(Given records begins)

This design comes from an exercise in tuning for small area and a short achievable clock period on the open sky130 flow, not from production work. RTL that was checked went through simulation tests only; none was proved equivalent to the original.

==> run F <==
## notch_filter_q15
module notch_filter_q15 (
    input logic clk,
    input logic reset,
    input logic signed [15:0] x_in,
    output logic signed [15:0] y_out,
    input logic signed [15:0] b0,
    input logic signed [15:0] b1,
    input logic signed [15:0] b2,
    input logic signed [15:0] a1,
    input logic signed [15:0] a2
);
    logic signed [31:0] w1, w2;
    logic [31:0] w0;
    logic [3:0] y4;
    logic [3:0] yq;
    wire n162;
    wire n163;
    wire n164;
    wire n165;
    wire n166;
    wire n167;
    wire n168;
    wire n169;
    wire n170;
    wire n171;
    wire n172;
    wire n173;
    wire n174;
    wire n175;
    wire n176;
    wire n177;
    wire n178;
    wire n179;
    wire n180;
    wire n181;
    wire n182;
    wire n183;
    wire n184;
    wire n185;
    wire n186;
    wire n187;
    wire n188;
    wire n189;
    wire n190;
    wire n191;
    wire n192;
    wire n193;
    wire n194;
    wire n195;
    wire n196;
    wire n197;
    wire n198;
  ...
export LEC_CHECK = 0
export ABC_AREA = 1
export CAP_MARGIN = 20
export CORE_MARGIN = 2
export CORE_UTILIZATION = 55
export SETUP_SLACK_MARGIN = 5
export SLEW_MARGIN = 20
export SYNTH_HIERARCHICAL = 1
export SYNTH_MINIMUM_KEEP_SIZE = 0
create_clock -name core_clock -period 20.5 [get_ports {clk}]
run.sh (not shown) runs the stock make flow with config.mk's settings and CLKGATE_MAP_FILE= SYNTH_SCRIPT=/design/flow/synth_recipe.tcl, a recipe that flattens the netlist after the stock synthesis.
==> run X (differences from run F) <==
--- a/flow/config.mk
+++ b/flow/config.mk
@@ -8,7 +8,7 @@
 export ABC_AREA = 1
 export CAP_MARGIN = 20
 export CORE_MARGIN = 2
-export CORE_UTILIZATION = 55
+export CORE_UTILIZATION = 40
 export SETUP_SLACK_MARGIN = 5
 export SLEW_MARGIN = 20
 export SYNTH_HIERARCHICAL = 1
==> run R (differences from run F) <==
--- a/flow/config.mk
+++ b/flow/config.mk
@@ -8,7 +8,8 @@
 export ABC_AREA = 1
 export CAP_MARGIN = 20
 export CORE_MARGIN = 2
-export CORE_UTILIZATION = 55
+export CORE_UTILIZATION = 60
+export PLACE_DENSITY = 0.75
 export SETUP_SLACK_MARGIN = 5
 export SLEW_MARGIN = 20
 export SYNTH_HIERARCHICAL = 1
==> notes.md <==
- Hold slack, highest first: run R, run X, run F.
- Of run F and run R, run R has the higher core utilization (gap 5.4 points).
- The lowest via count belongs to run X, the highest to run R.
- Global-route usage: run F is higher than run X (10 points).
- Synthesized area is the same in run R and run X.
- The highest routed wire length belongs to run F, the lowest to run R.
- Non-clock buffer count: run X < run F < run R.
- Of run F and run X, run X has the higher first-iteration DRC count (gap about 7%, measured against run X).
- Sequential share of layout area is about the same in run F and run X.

(Given records ends)

Reproduce the listing exactly, leaving nothing out.

This design comes from an exercise in tuning for small area and a short achievable clock period on the open sky130 flow, not from production work. RTL that was checked went through simulation tests only; none was proved equivalent to the original.

==> run F <==
## notch_filter_q15
module notch_filter_q15 (
    input logic clk,
    input logic reset,
    input logic signed [15:0] x_in,
    output logic signed [15:0] y_out,
    input logic signed [15:0] b0,
    input logic signed [15:0] b1,
    input logic signed [15:0] b2,
    input logic signed [15:0] a1,
    input logic signed [15:0] a2
);
    logic signed [31:0] w1, w2;
    logic [31:0] w0;
    logic [3:0] y4;
    logic [3:0] yq;
    wire n162;
    wire n163;
    wire n164;
    wire n165;
    wire n166;
    wire n167;
    wire n168;
    wire n169;
    wire n170;
    wire n171;
    wire n172;
    wire n173;
    wire n174;
    wire n175;
    wire n176;
    wire n177;
    wire n178;
    wire n179;
    wire n180;
    wire n181;
    wire n182;
    wire n183;
    wire n184;
    wire n185;
    wire n186;
    wire n187;
    wire n188;
    wire n189;
    wire n190;
    wire n191;
    wire n192;
    wire n193;
    wire n194;
    wire n195;
    wire n196;
    wire n197;
    wire n198;
  ...
export LEC_CHECK = 0
export ABC_AREA = 1
export CAP_MARGIN = 20
export CORE_MARGIN = 2
export CORE_UTILIZATION = 55
export SETUP_SLACK_MARGIN = 5
export SLEW_MARGIN = 20
export SYNTH_HIERARCHICAL = 1
export SYNTH_MINIMUM_KEEP_SIZE = 0
create_clock -name core_clock -period 20.5 [get_ports {clk}]
run.sh (not shown) runs the stock make flow with config.mk's settings and CLKGATE_MAP_FILE= SYNTH_SCRIPT=/design/flow/synth_recipe.tcl, a recipe that flattens the netlist after the stock synthesis.
==> run X (differences from run F) <==
--- a/flow/config.mk
+++ b/flow/config.mk
@@ -8,7 +8,7 @@
 export ABC_AREA = 1
 export CAP_MARGIN = 20
 export CORE_MARGIN = 2
-export CORE_UTILIZATION = 55
+export CORE_UTILIZATION = 40
 export SETUP_SLACK_MARGIN = 5
 export SLEW_MARGIN = 20
 export SYNTH_HIERARCHICAL = 1
==> run R (differences from run F) <==
--- a/flow/config.mk
+++ b/flow/config.mk
@@ -8,7 +8,8 @@
 export ABC_AREA = 1
 export CAP_MARGIN = 20
 export CORE_MARGIN = 2
-export CORE_UTILIZATION = 55
+export CORE_UTILIZATION = 60
+export PLACE_DENSITY = 0.75
 export SETUP_SLACK_MARGIN = 5
 export SLEW_MARGIN = 20
 export SYNTH_HIERARCHICAL = 1
==> notes.md <==
- Hold slack, highest first: run R, run X, run F.
- Of run F and run R, run R has the higher core utilization (gap 5.4 points).
- The lowest via count belongs to run X, the highest to run R.
- Global-route usage: run F is higher than run X (10 points).
- Synthesized area is the same in run R and run X.
- The highest routed wire length belongs to run F, the lowest to run R.
- Non-clock buffer count: run X < run F < run R.
- Of run F and run X, run X has the higher first-iteration DRC count (gap about 7%, measured against run X).
- Sequential share of layout area is about the same in run F and run X.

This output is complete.